Most data projects fail for a simple reason: they start with a model, not a decision. “We need a churn model” is not a business problem. The business problem is: “Which customers should we prioritise this month to reduce churn at the lowest cost, and how will we measure success?”
A good data science solution is a decision system, not a spreadsheet or an algorithm. Here’s a practical way to translate business questions into robust analytical work—without overengineering.
Step 1: Start from the decision, not from the data
Define the decision you want to enable in one sentence:
- Allocate budget across channels for next quarter.
- Prioritise customers for retention outreach.
- Select the best price point for a new product tier.
Then define the “so what”:
- Who makes the decision?
- How often?
- What’s the cost of a wrong decision?
- What does “better” mean: revenue, margin, retention, brand KPIs, risk?
This step determines whether you need forecasting, causal inference, optimisation, segmentation—or something much simpler.
Step 2: Translate the decision into measurable outcomes
Turn the decision into metrics and a target variable:
- Churn → churn within 30/60/90 days
- Growth → incremental revenue or conversion
- Effectiveness → baseline vs incremental impact
- Research → preference share, drivers, willingness-to-pay
Make the metric operational: scope, time window, granularity, inclusion/exclusion rules. If you can’t define it precisely, you can’t validate the result.
Step 3: Map constraints and “must-have” business rules
Real-world solutions live inside constraints:
- data freshness (daily vs monthly)
- actionability (can we contact the customer? change price? shift spend?)

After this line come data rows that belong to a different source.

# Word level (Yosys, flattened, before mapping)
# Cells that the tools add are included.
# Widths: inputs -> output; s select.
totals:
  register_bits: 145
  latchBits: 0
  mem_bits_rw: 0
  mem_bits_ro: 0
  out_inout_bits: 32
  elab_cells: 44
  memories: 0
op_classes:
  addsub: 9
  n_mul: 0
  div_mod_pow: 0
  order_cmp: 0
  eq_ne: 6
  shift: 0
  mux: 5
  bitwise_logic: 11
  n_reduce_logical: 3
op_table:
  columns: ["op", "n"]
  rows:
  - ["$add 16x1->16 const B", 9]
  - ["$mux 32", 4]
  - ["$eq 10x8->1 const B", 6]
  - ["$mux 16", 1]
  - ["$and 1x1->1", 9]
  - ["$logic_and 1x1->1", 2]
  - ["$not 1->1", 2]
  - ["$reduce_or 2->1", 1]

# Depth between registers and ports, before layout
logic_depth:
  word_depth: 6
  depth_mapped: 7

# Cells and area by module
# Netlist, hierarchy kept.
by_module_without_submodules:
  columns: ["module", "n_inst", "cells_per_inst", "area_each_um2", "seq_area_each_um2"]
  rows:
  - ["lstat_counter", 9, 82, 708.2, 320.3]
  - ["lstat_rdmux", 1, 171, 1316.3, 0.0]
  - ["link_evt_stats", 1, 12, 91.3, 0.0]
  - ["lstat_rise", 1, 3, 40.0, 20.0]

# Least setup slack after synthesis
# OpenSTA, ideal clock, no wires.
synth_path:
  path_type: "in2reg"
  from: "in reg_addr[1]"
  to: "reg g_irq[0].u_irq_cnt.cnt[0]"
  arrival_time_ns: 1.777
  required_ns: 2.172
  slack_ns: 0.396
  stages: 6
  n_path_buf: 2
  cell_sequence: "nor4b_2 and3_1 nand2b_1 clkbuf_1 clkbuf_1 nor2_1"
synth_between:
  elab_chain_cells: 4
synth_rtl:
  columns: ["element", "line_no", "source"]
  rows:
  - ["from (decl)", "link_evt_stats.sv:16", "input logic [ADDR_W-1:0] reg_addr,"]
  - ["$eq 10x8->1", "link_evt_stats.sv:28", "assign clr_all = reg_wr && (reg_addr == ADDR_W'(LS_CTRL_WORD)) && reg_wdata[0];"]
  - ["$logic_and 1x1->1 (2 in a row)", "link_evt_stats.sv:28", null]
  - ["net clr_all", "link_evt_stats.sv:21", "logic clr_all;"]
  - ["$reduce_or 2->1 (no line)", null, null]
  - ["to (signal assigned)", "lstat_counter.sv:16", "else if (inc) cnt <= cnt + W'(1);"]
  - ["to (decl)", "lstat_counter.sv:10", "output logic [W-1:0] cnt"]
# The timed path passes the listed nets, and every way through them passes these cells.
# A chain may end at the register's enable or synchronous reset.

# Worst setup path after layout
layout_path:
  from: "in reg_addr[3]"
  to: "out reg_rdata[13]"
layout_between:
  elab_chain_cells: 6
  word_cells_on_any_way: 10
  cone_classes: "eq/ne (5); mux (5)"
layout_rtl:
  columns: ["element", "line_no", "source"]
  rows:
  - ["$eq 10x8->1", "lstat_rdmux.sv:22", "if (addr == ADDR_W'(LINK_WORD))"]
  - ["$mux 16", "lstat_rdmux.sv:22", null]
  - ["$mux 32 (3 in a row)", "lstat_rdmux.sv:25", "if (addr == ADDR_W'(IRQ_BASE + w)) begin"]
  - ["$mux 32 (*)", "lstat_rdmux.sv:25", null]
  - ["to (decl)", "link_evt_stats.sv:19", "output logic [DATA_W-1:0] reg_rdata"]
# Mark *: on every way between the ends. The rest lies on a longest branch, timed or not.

- legal/brand constraints (GDPR, fairness, brand safety)
- operational limits (call-centre capacity, campaign volume)
Constraints are not a nuisance—they define the design. A model that is 2% better but impossible to deploy is worse than a simple rule that people trust and use.
Step 4: Audit the data for decision quality (not just completeness)
Before modelling, check whether the data can support the decision:
- Is the outcome measurable and reliable?
- Are key drivers available (or proxy variables)?
- Is there leakage (features that “know the future”)?
- Are there seasonality effects, cohort effects, or structural breaks?
This is also where you set the evaluation strategy: holdout periods, backtesting, and sensitivity checks.
Step 5: Choose the simplest method that answers the question
Method follows the decision:
- Segmentation when you need distinct groups and differentiated actions
- Propensity / churn models when you need prioritisation
- MMM / causal impact when you need incremental contribution and budget decisions
- Conjoint / preference models when you need trade-offs and pricing guidance
Start simple, prove value, then increase sophistication only if it changes decisions.
Step 6: Deliver the solution as a tool, not as a report
The output should be usable by non-technical stakeholders:
- a ranked list (who to target, why, and expected impact)
- response curves and scenarios (what happens if budget shifts)
- dashboards with a short “insights log”
- clear recommendations with assumptions and limitations
The goal is adoption. If it’s not used, it’s not a solution.
Step 7: Close the loop with measurement and iteration
Define what “success” means and how you will measure it:
- incremental lift, ROI, retention delta
- stability over time, drift monitoring
- periodic recalibration
Data science is not a one-off deliverable—it’s a learning system.
In short: translate business problems into data science solutions by anchoring the work in a decision, defining measurable outcomes, respecting constraints, choosing appropriate (often simple) methods, and delivering something people can actually use.